Abstimmung 2016

2016 konnten die Schweizer zum ersten Mal über ein bedingungsloses Grundeinkommen abstimmen, allerdings wurde lediglich über einen Verfassungsgrundsatz abgestimmt. Die Umsetzung wäre Sache des Bundesrates und des Parlaments gewesen. Obwohl in der Initiative nirgends erwähnt gingen Befürworter und Gegner von einem Einkommen von 2'500 Fr. für Erwachsene pro Monat aus. Die Kosten für das Grundeinkommen wurde von den Intitianten auf 0 berechnet. Viele Argumente für ein Grundeinkommen wurden damals schon erwähnt, aber nicht klar und deutlich. Aber am Wichtigsten : auf grundeinkommen.ch steht auf der 2. Zeile "nach der Abstimmung ist vor der Abstimmung".  10 Jahre nach der ersten Abstimmung ist die Zeit reif für einen nächste Anlauf !



Wichtige neue Argumente :

- dank einem neuen Mindestlohn von 1'500.- werden zusätzliche Arbeitsplätze geschaffen 
 

- der Brexit hat gezeigt welche Folgen ein Austritt aus der EU hat. Der Bundesrat hat immer 

  noch keinen Rahmenvertrag mit der EU abgeschlossen. Mit einem Lohnschutz von 1'500.-
  für ausländische Arbeitskräfte ist die Personenfreizügigkeit mit der EU mehrheitsfähig. 

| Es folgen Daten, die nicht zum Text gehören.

This design comes from an exercise in tuning for small area and a short achievable clock period on the open sky130 flow, not from production work.
RTL that was checked went through simulation tests only; none was proved equivalent to the original.

==> inputs of garnet <==
==> flow/design.v (excerpt) <==
module chk_unit (
    input  wire        clk,
    input  wire        rst,           
    input  wire        wr_cfg,        
    input  wire        wr_init,       
    input  wire        wr_value,      
    input  wire [31:0] wdata,
    input  wire        s_valid,
    input  wire [63:0] s_data,        
    input  wire [2:0]  s_nbm1,        
    input  wire        s_last,        
    input  wire        s_check,       
    output wire [1:0]  code,
    output wire [31:0] value,
    output wire [31:0] result,
    output wire        residue_ok,
    output wire [15:0] fail_cnt,
    output wire [15:0] refused_cnt
);
export LEC_CHECK = 0
export CAP_MARGIN = 20
export CORE_MARGIN = 2
export CORE_UTILIZATION = 62
export SETUP_SLACK_MARGIN = 2
export SLEW_MARGIN = 40
export DONT_USE_CELLS = sky130_fd_sc_hd__xor3_1 sky130_fd_sc_hd__xor3_2 sky130_fd_sc_hd__xor3_4 sky130_fd_sc_hd__xnor3_1 sky130_fd_sc_hd__xnor3_2 sky130_fd_sc_hd__xnor3_4 sky130_fd_sc_hd__xnor2_2 sky130_fd_sc_hd__xnor2_4 sky130_fd_sc_hd__xor2_2 sky130_fd_sc_hd__xor2_4
export BUFFER_PORTS_ARGS = -buffer_cell sky130_fd_sc_hd__buf_1
create_clock -name core_clock -period 25.0 [get_ports {clk}]
standard.sh (not shown) runs the stock make flow with config.mk's settings and CLKGATE_MAP_FILE= SYNTH_SCRIPT=/design/flow/synth_recipe.tcl, a recipe that flattens the netlist after the stock synthesis.
==> flow/flow/run.sh <==
#!/bin/bash
# Standard layout (the standard.sh) with these changes:
#  - no three-input XOR cells (two XOR2 are smaller than one XOR3 here), and
#    XOR2 cells only in their smallest size (synthesis upsizes them for a
#    delay target far below the clock period);
#  - ports buffered with the smallest buffer instead of a delay buffer;
#  - the timing repair aims for more setup slack than the design's margin.
set -euo pipefail
cat >> config.mk <<'EOC'
export DONT_USE_CELLS = sky130_fd_sc_hd__xor3_1 sky130_fd_sc_hd__xor3_2 sky130_fd_sc_hd__xor3_4 sky130_fd_sc_hd__xnor3_1 sky130_fd_sc_hd__xnor3_2 sky130_fd_sc_hd__xnor3_4 sky130_fd_sc_hd__xnor2_2 sky130_fd_sc_hd__xnor2_4 sky130_fd_sc_hd__xor2_2 sky130_fd_sc_hd__xor2_4
export BUFFER_PORTS_ARGS = -buffer_cell sky130_fd_sc_hd__buf_1
EOC
bash standard.sh SETUP_SLACK_MARGIN=${MARGIN:-16} finish > standard.log 2>&1
==> raven: changes against garnet <==
--- a/flow/design.v
+++ b/flow/design.v
@@ -46,15 +46,15 @@
             default: residue = 32'h0000_0000;
         endcase
     endfunction
     reg [1:0]  code_q;
     reg [31:0] value_q;
     reg [15:0] fail_q;
     reg [15:0] refused_q;
-    reg  [3:0] chk_q;         
+    reg        chk_q;         
     wire [63:0] z    = s_data ^ {32'd0, value_q};
     wire [2:0]  sh   = ~s_nbm1;
     reg  [63:0] y;
     integer k, s;
     always @* begin
         y = 64'd0;
         for (k = 0; k < 8; k = k + 1)
@@ -1112,33 +1112,32 @@
         case (code_q)
             2'd0:    rok = eq0;
             2'd1:    rok = eq1;
             2'd2:    rok = eq2;
             default: rok = eq3;
         endcase
     end
-    wire        fail = |(chk_q & ~{eq3, eq2, eq1, eq0});
-    wire [15:0] fail_now = (fail && fail_q != 16'hFFFF) ? fail_q + 16'd1 : fail_q;
+    wire [15:0] fail_now = (chk_q && !rok && fail_q != 16'hFFFF) ? fail_q + 16'd1 : fail_q;
     wire        take  = s_valid & ~rst;
     wire [3:0]  sel   = {4{take}} & (4'b0001 << code_q);
     wire [31:0] pick  = ({32{sel[0]}} & w0) | ({32{sel[1]}} & w1) |
                         {16'd0, {16{sel[2]}} & w2} | {24'd0, {8{sel[3]}} & w3};
     wire [31:0] early = rst ? 32'd0 : s_valid ? y_tail : ctl_value;
     wire [31:0] value_d = pick ^ early;
     always @(posedge clk)
         value_q <= value_d;
     always @(posedge clk) begin
         if (rst) begin
             code_q    <= 2'd1;
             fail_q    <= 16'd0;
             refused_q <= 16'd0;
-            chk_q     <= 4'd0;
+            chk_q     <= 1'b0;
         end else begin
             fail_q <= fail_now;
-            chk_q  <= {4{s_valid & s_last & s_check}} & (4'b0001 << code_q);
+            chk_q  <= s_valid & s_last & s_check;
             if (s_valid) begin
                 refused_q <= ref_sum[16] ? 16'hFFFF : ref_sum[15:0];
             end else begin
                 code_q  <= ctl_code;
             end
         end
     end
==> flow/flow/run.sh (replaced) <==
#!/bin/bash
# Standard layout (the standard.sh) with these changes:
#  - synthesis uses no three-input XOR cells (two XOR2 are smaller than one
#    XOR3 here) and XOR2 cells only in their smallest size (synthesis upsizes
#    them for a delay target far below the clock period); after synthesis the
#    XOR2 sizes are allowed again, for the timing repair to use where needed;
#  - ports buffered with the smallest buffer instead of a delay buffer;
#  - the timing repair aims for more setup slack than the design's margin.
set -euo pipefail
cp config.mk config_base.mk
XOR3="sky130_fd_sc_hd__xor3_1 sky130_fd_sc_hd__xor3_2 sky130_fd_sc_hd__xor3_4 sky130_fd_sc_hd__xnor3_1 sky130_fd_sc_hd__xnor3_2 sky130_fd_sc_hd__xnor3_4"
XOR2="sky130_fd_sc_hd__xnor2_2 sky130_fd_sc_hd__xnor2_4 sky130_fd_sc_hd__xor2_2 sky130_fd_sc_hd__xor2_4"
{ cat config_base.mk
  echo "export DONT_USE_CELLS = $XOR3 $XOR2"
  echo "export BUFFER_PORTS_ARGS = -buffer_cell sky130_fd_sc_hd__buf_1"; } > config.mk
bash standard.sh SETUP_SLACK_MARGIN=${MARGIN:-16} synth > standard_synth.log 2>&1
{ cat config_base.mk
  echo "export DONT_USE_CELLS = $XOR3"
  echo "export BUFFER_PORTS_ARGS = -buffer_cell sky130_fd_sc_hd__buf_1"; } > config.mk
bash standard.sh SETUP_SLACK_MARGIN=${MARGIN:-16} finish > standard.log 2>&1
- DONT_USE_CELLS: sky130_fd_sc_hd__xor3_1 sky130_fd_sc_hd__xor3_2 sky130_fd_sc_hd__xor3_4 sky130_fd_sc_hd__xnor3_1 sky130_fd_sc_hd__xnor3_2 sky130_fd_sc_hd__xnor3_4 sky130_fd_sc_hd__xnor2_2 sky130_fd_sc_hd__xnor2_4 sky130_fd_sc_hd__xor2_2 sky130_fd_sc_hd__xor2_4 -> sky130_fd_sc_hd__xor3_1 sky130_fd_sc_hd__xor3_2 sky130_fd_sc_hd__xor3_4 sky130_fd_sc_hd__xnor3_1 sky130_fd_sc_hd__xnor3_2 sky130_fd_sc_hd__xnor3_4
==> lagoon: changes against garnet <==
--- a/flow/flow/run.sh
+++ b/flow/flow/run.sh
@@ -6,8 +6,8 @@
 #  - ports buffered with the smallest buffer instead of a delay buffer;
 #  - the timing repair aims for more setup slack than the design's margin.
 set -euo pipefail
 cat >> config.mk <<'EOC'
 export DONT_USE_CELLS = sky130_fd_sc_hd__xor3_1 sky130_fd_sc_hd__xor3_2 sky130_fd_sc_hd__xor3_4 sky130_fd_sc_hd__xnor3_1 sky130_fd_sc_hd__xnor3_2 sky130_fd_sc_hd__xnor3_4 sky130_fd_sc_hd__xnor2_2 sky130_fd_sc_hd__xnor2_4 sky130_fd_sc_hd__xor2_2 sky130_fd_sc_hd__xor2_4
 export BUFFER_PORTS_ARGS = -buffer_cell sky130_fd_sc_hd__buf_1
 EOC
-bash standard.sh SETUP_SLACK_MARGIN=${MARGIN:-16} finish > standard.log 2>&1
+bash standard.sh SETUP_SLACK_MARGIN=${MARGIN:-15.5} finish > standard.log 2>&1
==> willow: changes against garnet <==
--- a/flow/flow/run.sh
+++ b/flow/flow/run.sh
@@ -5,9 +5,10 @@
 #    delay target far below the clock period);
 #  - ports buffered with the smallest buffer instead of a delay buffer;
 #  - the timing repair aims for more setup slack than the design's margin.
 set -euo pipefail
 cat >> config.mk <<'EOC'
 export DONT_USE_CELLS = sky130_fd_sc_hd__xor3_1 sky130_fd_sc_hd__xor3_2 sky130_fd_sc_hd__xor3_4 sky130_fd_sc_hd__xnor3_1 sky130_fd_sc_hd__xnor3_2 sky130_fd_sc_hd__xnor3_4 sky130_fd_sc_hd__xnor2_2 sky130_fd_sc_hd__xnor2_4 sky130_fd_sc_hd__xor2_2 sky130_fd_sc_hd__xor2_4
 export BUFFER_PORTS_ARGS = -buffer_cell sky130_fd_sc_hd__buf_1
+export GPL_KEEP_OVERFLOW = 0
 EOC
-bash standard.sh SETUP_SLACK_MARGIN=${MARGIN:-16} finish > standard.log 2>&1
+bash standard.sh SETUP_SLACK_MARGIN=${MARGIN:-15} finish > standard.log 2>&1
- GPL_KEEP_OVERFLOW: unset -> 0
==> comparison <==
Global-route usage: raven > willow > lagoon > garnet.
Wire length, lowest first: lagoon, garnet, willow, raven.
lagoon completed with no timing, DRC or antenna violations. raven finished clean. willow completed without violations. garnet went through all stages and came out clean.
Against lagoon, the critical path depth of willow is lower by 3.
Of willow and raven, raven has the higher die area (gap about 1%, measured against raven).
Sequential share of layout area is about the same in willow and garnet.
In count of clock-buffer cells in the layout, garnet and lagoon do not differ.
Cell count, highest first: garnet, willow, lagoon, raven.
Against lagoon, the final area of garnet is larger by 2.6%.
Register-to-register slack is about the same in raven and garnet.
No functional check of the RTL was part of raven.

==> v28: inputs <==
Another version of the RTL of chk_unit (not shown whole).
Settings: LEC_CHECK=0, CAP_MARGIN=20, CORE_MARGIN=2, CORE_UTILIZATION=55, SETUP_SLACK_MARGIN=2, SLEW_MARGIN=20, DONT_USE_CELLS=sky130_fd_sc_hd__xor3_1 sky130_fd_sc_hd__xor3_2 sky130_fd_sc_hd__xor3_4 sky130_fd_sc_hd__xnor3_1 sky130_fd_sc_hd__xnor3_2 sky130_fd_sc_hd__xnor3_4, BUFFER_PORTS_ARGS=-buffer_cell sky130_fd_sc_hd__buf_1; clock period 25.0 ns.
==> flow/flow/run.sh <==
#!/bin/bash
# Standard layout (the standard.sh) with these changes:
#  - no three-input XOR cells (two XOR2 are smaller than one XOR3 here);
#  - ports buffered with the smallest buffer instead of a delay buffer;
#  - the timing repair aims for more setup slack than the design's margin.
set -euo pipefail
cat >> config.mk <<'EOC'
export DONT_USE_CELLS = sky130_fd_sc_hd__xor3_1 sky130_fd_sc_hd__xor3_2 sky130_fd_sc_hd__xor3_4 sky130_fd_sc_hd__xnor3_1 sky130_fd_sc_hd__xnor3_2 sky130_fd_sc_hd__xnor3_4
export BUFFER_PORTS_ARGS = -buffer_cell sky130_fd_sc_hd__buf_1
EOC
bash standard.sh SETUP_SLACK_MARGIN=${MARGIN:-15} RECOVER_POWER=100 finish > standard.log 2>&1
==> v7 (differences from v28) <==
--- a/flow/design.v
+++ b/flow/design.v
@@ -1101,12 +1101,22 @@
     wire t1098 = t1096 ^ t371;
     wire t1099 = t1097 ^ t1098;
     wire [31:0] w0 = {t641, t634, t626, t619, t612, t605, t597, t588, t579, t570, t562, t554, t545, t537, t529, t522, t513, t505, t499, t491, t484, t477, t471, t463, t455, t443, t435, t427, t417, t409, t401, t395};
     wire [31:0] w1 = {t917, t910, t901, t893, t885, t878, t869, t860, t849, t843, t834, t827, t822, t816, t806, t797, t788, t778, t771, t762, t754, t746, t738, t728, t720, t712, t701, t691, t681, t669, t661, t650};
     wire [15:0] w2 = {t1033, t1026, t1020, t1013, t1007, t1002, t993, t985, t977, t969, t962, t953, t946, t939, t931, t923};
     wire [7:0] w3 = {t1099, t1093, t1082, t1074, t1064, t1057, t1048, t1041};
+    reg [31:0] crc;
+    always @* begin
+        case (code_q)
+            2'd0:    crc = w0;
+            2'd1:    crc = w1;
+            2'd2:    crc = {16'd0, w2};
+            default: crc = {24'd0, w3};
+        endcase
+    end
+    wire [31:0] beat_value = crc ^ y_tail;
     reg [1:0]  ctl_code;
     reg [31:0] ctl_value;
     always @* begin
         ctl_code  = code_q;
         ctl_value = value_q;
         if (wr_cfg) begin
@@ -1117,47 +1127,34 @@
             ctl_value = init_value(ctl_code);
         if (wr_value)
             ctl_value = wdata & width_mask(ctl_code);
     end
     wire [1:0]  n_writes = {1'b0, wr_cfg} + {1'b0, wr_init} + {1'b0, wr_value};
     wire [16:0] ref_sum  = {1'b0, refused_q} + {15'd0, n_writes};
-    wire        eq0 = (value_q == 32'hDEBB_20E3);
-    wire        eq1 = (value_q == 32'hB798_B438);
-    wire        eq2 = (value_q[15:0] == 16'hF0B8);
-    wire        eq3 = (value_q[7:0] == 8'h00);
-    reg         rok;
-    always @* begin
-        case (code_q)
-            2'd0:    rok = eq0;
-            2'd1:    rok = eq1;
-            2'd2:    rok = eq2;
-            default: rok = eq3;
-        endcase
-    end
+    wire        rok_hi   = code_q[1] |
+                           (value_q[31:16] == (code_q[0] ? 16'hB798 : 16'hDEBB));
+    wire [31:0] res      = residue(code_q);
+    wire        rok_mid  = (code_q == 2'd3) | (value_q[15:8] == res[15:8]);
+    wire        rok      = rok_hi & rok_mid & (value_q[7:0] == res[7:0]);
     wire [15:0] fail_now = (chk_q && !rok && fail_q != 16'hFFFF) ? fail_q + 16'd1 : fail_q;
-    wire        take  = s_valid & ~rst;
-    wire [3:0]  sel   = {4{take}} & (4'b0001 << code_q);
-    wire [31:0] pick  = ({32{sel[0]}} & w0) | ({32{sel[1]}} & w1) |
-                        {16'd0, {16{sel[2]}} & w2} | {24'd0, {8{sel[3]}} & w3};
-    wire [31:0] early = rst ? 32'd0 : s_valid ? y_tail : ctl_value;
-    wire [31:0] value_d = pick ^ early;
-    always @(posedge clk)
-        value_q <= value_d;
     always @(posedge clk) begin
         if (rst) begin
             code_q    <= 2'd1;
+            value_q   <= 32'd0;
             fail_q    <= 16'd0;
             refused_q <= 16'd0;
             chk_q     <= 1'b0;
         end else begin
             fail_q <= fail_now;
             chk_q  <= s_valid & s_last & s_check;
             if (s_valid) begin
+                value_q   <= beat_value;
                 refused_q <= ref_sum[16] ? 16'hFFFF : ref_sum[15:0];
             end else begin
                 code_q  <= ctl_code;
+                value_q <= ctl_value;
             end
         end
     end
     assign code        = code_q;
     assign value       = value_q;
     assign result      = {~(value_q[31:16] | {16{code_q[1]}}),
--- a/flow/flow/run.sh
+++ b/flow/flow/run.sh
@@ -5,7 +5,7 @@
 #  - the timing repair aims for more setup slack than the design's margin.
 set -euo pipefail
 cat >> config.mk <<'EOC'
 export DONT_USE_CELLS = sky130_fd_sc_hd__xor3_1 sky130_fd_sc_hd__xor3_2 sky130_fd_sc_hd__xor3_4 sky130_fd_sc_hd__xnor3_1 sky130_fd_sc_hd__xnor3_2 sky130_fd_sc_hd__xnor3_4
 export BUFFER_PORTS_ARGS = -buffer_cell sky130_fd_sc_hd__buf_1
 EOC
-bash standard.sh SETUP_SLACK_MARGIN=${MARGIN:-15} RECOVER_POWER=100 finish > standard.log 2>&1
+bash standard.sh SETUP_SLACK_MARGIN=${MARGIN:-15} finish > standard.log 2>&1
==> v30 (differences from v28) <==
--- a/flow/design.v
+++ b/flow/design.v
@@ -49,22 +49,13 @@
     reg [1:0]  code_q;
     reg [31:0] value_q;
     reg [15:0] fail_q;
     reg [15:0] refused_q;
     reg        chk_q;         
     wire [63:0] z    = s_data ^ {32'd0, value_q};
-    wire [2:0]  sh   = ~s_nbm1;
-    reg  [63:0] y;
-    integer k, s;
-    always @* begin
-        y = 64'd0;
-        for (k = 0; k < 8; k = k + 1)
-            for (s = 0; s <= k; s = s + 1)
-                if (sh == s)
-                    y[8*k +: 8] = y[8*k +: 8] | z[8*(k-s) +: 8];
-    end
+    wire [63:0] y    = z << {~s_nbm1, 3'b000};
     wire [23:0] y_hi = value_q[31:8] >> {s_nbm1[1:0], 3'b000};
     wire [31:0] y_tail = (s_nbm1[2] || s_nbm1 == 3'd3) ? 32'd0 : {8'd0, y_hi};
     wire t64 = y[11] ^ y[55];
     wire t65 = y[12] ^ y[13];
     wire t66 = y[9] ^ y[38];
     wire t67 = y[10] ^ y[39];
@@ -1101,12 +1092,22 @@
     wire t1098 = t1096 ^ t371;
     wire t1099 = t1097 ^ t1098;
     wire [31:0] w0 = {t641, t634, t626, t619, t612, t605, t597, t588, t579, t570, t562, t554, t545, t537, t529, t522, t513, t505, t499, t491, t484, t477, t471, t463, t455, t443, t435, t427, t417, t409, t401, t395};
     wire [31:0] w1 = {t917, t910, t901, t893, t885, t878, t869, t860, t849, t843, t834, t827, t822, t816, t806, t797, t788, t778, t771, t762, t754, t746, t738, t728, t720, t712, t701, t691, t681, t669, t661, t650};
     wire [15:0] w2 = {t1033, t1026, t1020, t1013, t1007, t1002, t993, t985, t977, t969, t962, t953, t946, t939, t931, t923};
     wire [7:0] w3 = {t1099, t1093, t1082, t1074, t1064, t1057, t1048, t1041};
+    reg [31:0] crc;
+    always @* begin
+        case (code_q)
+            2'd0:    crc = w0;
+            2'd1:    crc = w1;
+            2'd2:    crc = {16'd0, w2};
+            default: crc = {24'd0, w3};
+        endcase
+    end
+    wire [31:0] beat_value = crc ^ y_tail;
     reg [1:0]  ctl_code;
     reg [31:0] ctl_value;
     always @* begin
         ctl_code  = code_q;
         ctl_value = value_q;
         if (wr_cfg) begin
@@ -1117,47 +1118,34 @@
             ctl_value = init_value(ctl_code);
         if (wr_value)
             ctl_value = wdata & width_mask(ctl_code);
     end
     wire [1:0]  n_writes = {1'b0, wr_cfg} + {1'b0, wr_init} + {1'b0, wr_value};
     wire [16:0] ref_sum  = {1'b0, refused_q} + {15'd0, n_writes};
-    wire        eq0 = (value_q == 32'hDEBB_20E3);
-    wire        eq1 = (value_q == 32'hB798_B438);
-    wire        eq2 = (value_q[15:0] == 16'hF0B8);
-    wire        eq3 = (value_q[7:0] == 8'h00);
-    reg         rok;
-    always @* begin
-        case (code_q)
-            2'd0:    rok = eq0;
-            2'd1:    rok = eq1;
-            2'd2:    rok = eq2;
-            default: rok = eq3;
-        endcase
-    end
+    wire        rok_hi   = code_q[1] |
+                           (value_q[31:16] == (code_q[0] ? 16'hB798 : 16'hDEBB));
+    wire [31:0] res      = residue(code_q);
+    wire        rok_mid  = (code_q == 2'd3) | (value_q[15:8] == res[15:8]);
+    wire        rok      = rok_hi & rok_mid & (value_q[7:0] == res[7:0]);
     wire [15:0] fail_now = (chk_q && !rok && fail_q != 16'hFFFF) ? fail_q + 16'd1 : fail_q;
-    wire        take  = s_valid & ~rst;
-    wire [3:0]  sel   = {4{take}} & (4'b0001 << code_q);
-    wire [31:0] pick  = ({32{sel[0]}} & w0) | ({32{sel[1]}} & w1) |
-                        {16'd0, {16{sel[2]}} & w2} | {24'd0, {8{sel[3]}} & w3};
-    wire [31:0] early = rst ? 32'd0 : s_valid ? y_tail : ctl_value;
-    wire [31:0] value_d = pick ^ early;
-    always @(posedge clk)
-        value_q <= value_d;
     always @(posedge clk) begin
         if (rst) begin
             code_q    <= 2'd1;
+            value_q   <= 32'd0;
             fail_q    <= 16'd0;
             refused_q <= 16'd0;
             chk_q     <= 1'b0;
         end else begin
             fail_q <= fail_now;
             chk_q  <= s_valid & s_last & s_check;
             if (s_valid) begin
+                value_q   <= beat_value;
                 refused_q <= ref_sum[16] ? 16'hFFFF : ref_sum[15:0];
             end else begin
                 code_q  <= ctl_code;
+                value_q <= ctl_value;
             end
         end
     end
     assign code        = code_q;
     assign value       = value_q;
     assign result      = {~(value_q[31:16] | {16{code_q[1]}}),
==> flow/run.sh (new file) <==
#!/bin/bash
# synth_recipe.tcl (not shown) runs the flow's synth.tcl, then flattens the netlist and writes it again
# the make line also repeats each setting of config.mk as NAME=value (left out here)
make -C /OpenROAD-flow-scripts/flow DESIGN_CONFIG=/design/flow/config.mk WORK_HOME=/design/flow/orfs CLKGATE_MAP_FILE= SYNTH_SCRIPT=/design/flow/synth_recipe.tcl finish
==> flow/config.mk (replaced) <==
export PLATFORM = sky130hd
export DESIGN_NAME = chk_unit
export DESIGN_NICKNAME = chk_unit
export VERILOG_FILES = /design/flow/design.v
export SDC_FILE = /design/flow/constraint.sdc
export NUM_CORES = 4
export LEC_CHECK = 0
export CAP_MARGIN = 20
export CORE_MARGIN = 2
export CORE_UTILIZATION = 70
export SETUP_SLACK_MARGIN = 2
export SLEW_MARGIN = 20
removed: flow/flow/run.sh
removed: flow/standard.sh
==> notes <==
v7 completed without violations. v28 completed, yet does not pass: max-capacitance violations, max-slew violations. v30 failed in global routing (5_1_grt).
First-iteration DRC count: v7 is larger than v28 (18%).
In v28 the clock skew is lower than in v7, by 0.0046 ns.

- Grundeinkommen anstatt Sozialhilfe ermöglicht es einer sinnvolle Arbeit nachzugehen

- die Corona Pandemie hat notgerungen der Digitalisierung zu einem grossen Fortschritt
  verholfen. Zusammen mit der künstliche Intelligenz braucht müssen nur noch die 
  Personen arbeiten die es wirklich wollen.